## EXERCISE DESCRIPTION:
Your answer should be the full set of entries, given again without alteration.

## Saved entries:
◆ ◆ ◆ ◆ ◆ ◆ ◆
$ cat src/hdl/iirdf1_mac.sv
// Single multiply-accumulate unit at the head of the cell ring.
// Registered 32x32 product, then a 64-bit wrapping accumulator. Depends on iirdf1_pkg.
module iirdf1_mac (
	input  logic                                 clk,
	input  logic                                 arst_n,
	input  iirdf1_pkg::mac_ctl_t                 ctl,
	input  logic signed [iirdf1_pkg::COEF_W-1:0] coef,
	input  logic signed [iirdf1_pkg::HIST_W-1:0] data,
	output logic        [iirdf1_pkg::ACC_W-1:0]  acc
);

	logic signed [iirdf1_pkg::ACC_W-1:0] prod_s1;
	logic                                vld_s1;
	logic                                sub_s1;
	logic        [iirdf1_pkg::ACC_W-1:0] acc_q;

	always_ff @(posedge clk) begin
		prod_s1 <= coef * data;
	end

	always_ff @(posedge clk or negedge arst_n) begin
		if (!arst_n) begin
			vld_s1 <= 1'b0;
			sub_s1 <= 1'b0;
			acc_q  <= '0;
		end else begin
			vld_s1 <= ctl.vld;
			sub_s1 <= ctl.sub;
			if (ctl.clr)
				acc_q <= '0;
			else if (vld_s1) begin
				if (sub_s1)
					acc_q <= acc_q - prod_s1;
				else
					acc_q <= acc_q + prod_s1;
			end
		end
	end

	assign acc = acc_q;

endmodule
### config.mk
export PLATFORM = sky130hd
export DESIGN_NAME = iirdf1_coder
export DESIGN_NICKNAME = d
export VERILOG_FILES = /design/src/hdl/iirdf1_pkg.sv /design/src/hdl/iirdf1_core_top_note.sv
export SDC_FILE = /design/constraint.sdc
export NUM_CORES = 1
export LEC_CHECK = 0
export BUFFER_PORTS_ARGS = -buffer_cell sky130_fd_sc_hd__buf_2
export CAP_MARGIN = 5
export CORE_AREA = 2 2 39 41
export DETAILED_ROUTE_END_ITERATION = 16
export DIE_AREA = 0 0 41 43
export MAX_ROUTING_LAYER = met4
export PLACE_DENSITY = 0.75
export SLEW_MARGIN = 40
export SYNTH_ARGS = -nofsm -noshare
export SYNTH_HDL_FRONTEND = slang
export SYNTH_SLANG_ARGS = --single-unit
### constraint.sdc
create_clock -name vclk -period 5.8
set_clock_uncertainty 0.15 [all_clocks]
set_input_delay 1.16 -clock vclk [all_inputs]
set_output_delay 1.16 -clock vclk [all_outputs]
set_load 0.05 [all_outputs]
◆ ◆ ◆ ◆ ◆ ◆ ◆
## ANSWER TO THE EXERCISE:
$ cat src/hdl/iirdf1_mac.sv
// Single multiply-accumulate unit at the head of the cell ring.
// Registered 32x32 product, then a 64-bit wrapping accumulator. Depends on iirdf1_pkg.
module iirdf1_mac (
	input  logic                                 clk,
	input  logic                                 arst_n,
	input  iirdf1_pkg::mac_ctl_t                 ctl,
	input  logic signed [iirdf1_pkg::COEF_W-1:0] coef,
	input  logic signed [iirdf1_pkg::HIST_W-1:0] data,
	output logic        [iirdf1_pkg::ACC_W-1:0]  acc
);

	logic signed [iirdf1_pkg::ACC_W-1:0] prod_s1;
	logic                                vld_s1;
	logic                                sub_s1;
	logic        [iirdf1_pkg::ACC_W-1:0] acc_q;

	always_ff @(posedge clk) begin
		prod_s1 <= coef * data;
	end

	always_ff @(posedge clk or negedge arst_n) begin
		if (!arst_n) begin
			vld_s1 <= 1'b0;
			sub_s1 <= 1'b0;
			acc_q  <= '0;
		end else begin
			vld_s1 <= ctl.vld;
			sub_s1 <= ctl.sub;
			if (ctl.clr)
				acc_q <= '0;
			else if (vld_s1) begin
				if (sub_s1)
					acc_q <= acc_q - prod_s1;
				else
					acc_q <= acc_q + prod_s1;
			end
		end
	end

	assign acc = acc_q;

endmodule
### config.mk
export PLATFORM = sky130hd
export DESIGN_NAME = iirdf1_coder
export DESIGN_NICKNAME = d
export VERILOG_FILES = /design/src/hdl/iirdf1_pkg.sv /design/src/hdl/iirdf1_core_top_note.sv
export SDC_FILE = /design/constraint.sdc
export NUM_CORES = 1
export LEC_CHECK = 0
export BUFFER_PORTS_ARGS = -buffer_cell sky130_fd_sc_hd__buf_2
export CAP_MARGIN = 5
export CORE_AREA = 2 2 39 41
export DETAILED_ROUTE_END_ITERATION = 16
export DIE_AREA = 0 0 41 43
export MAX_ROUTING_LAYER = met4
export PLACE_DENSITY = 0.75
export SLEW_MARGIN = 40
export SYNTH_ARGS = -nofsm -noshare
export SYNTH_HDL_FRONTEND = slang
export SYNTH_SLANG_ARGS = --single-unit
### constraint.sdc
create_clock -name vclk -period 5.8
set_clock_uncertainty 0.15 [all_clocks]
set_input_delay 1.16 -clock vclk [all_inputs]
set_output_delay 1.16 -clock vclk [all_outputs]
set_load 0.05 [all_outputs]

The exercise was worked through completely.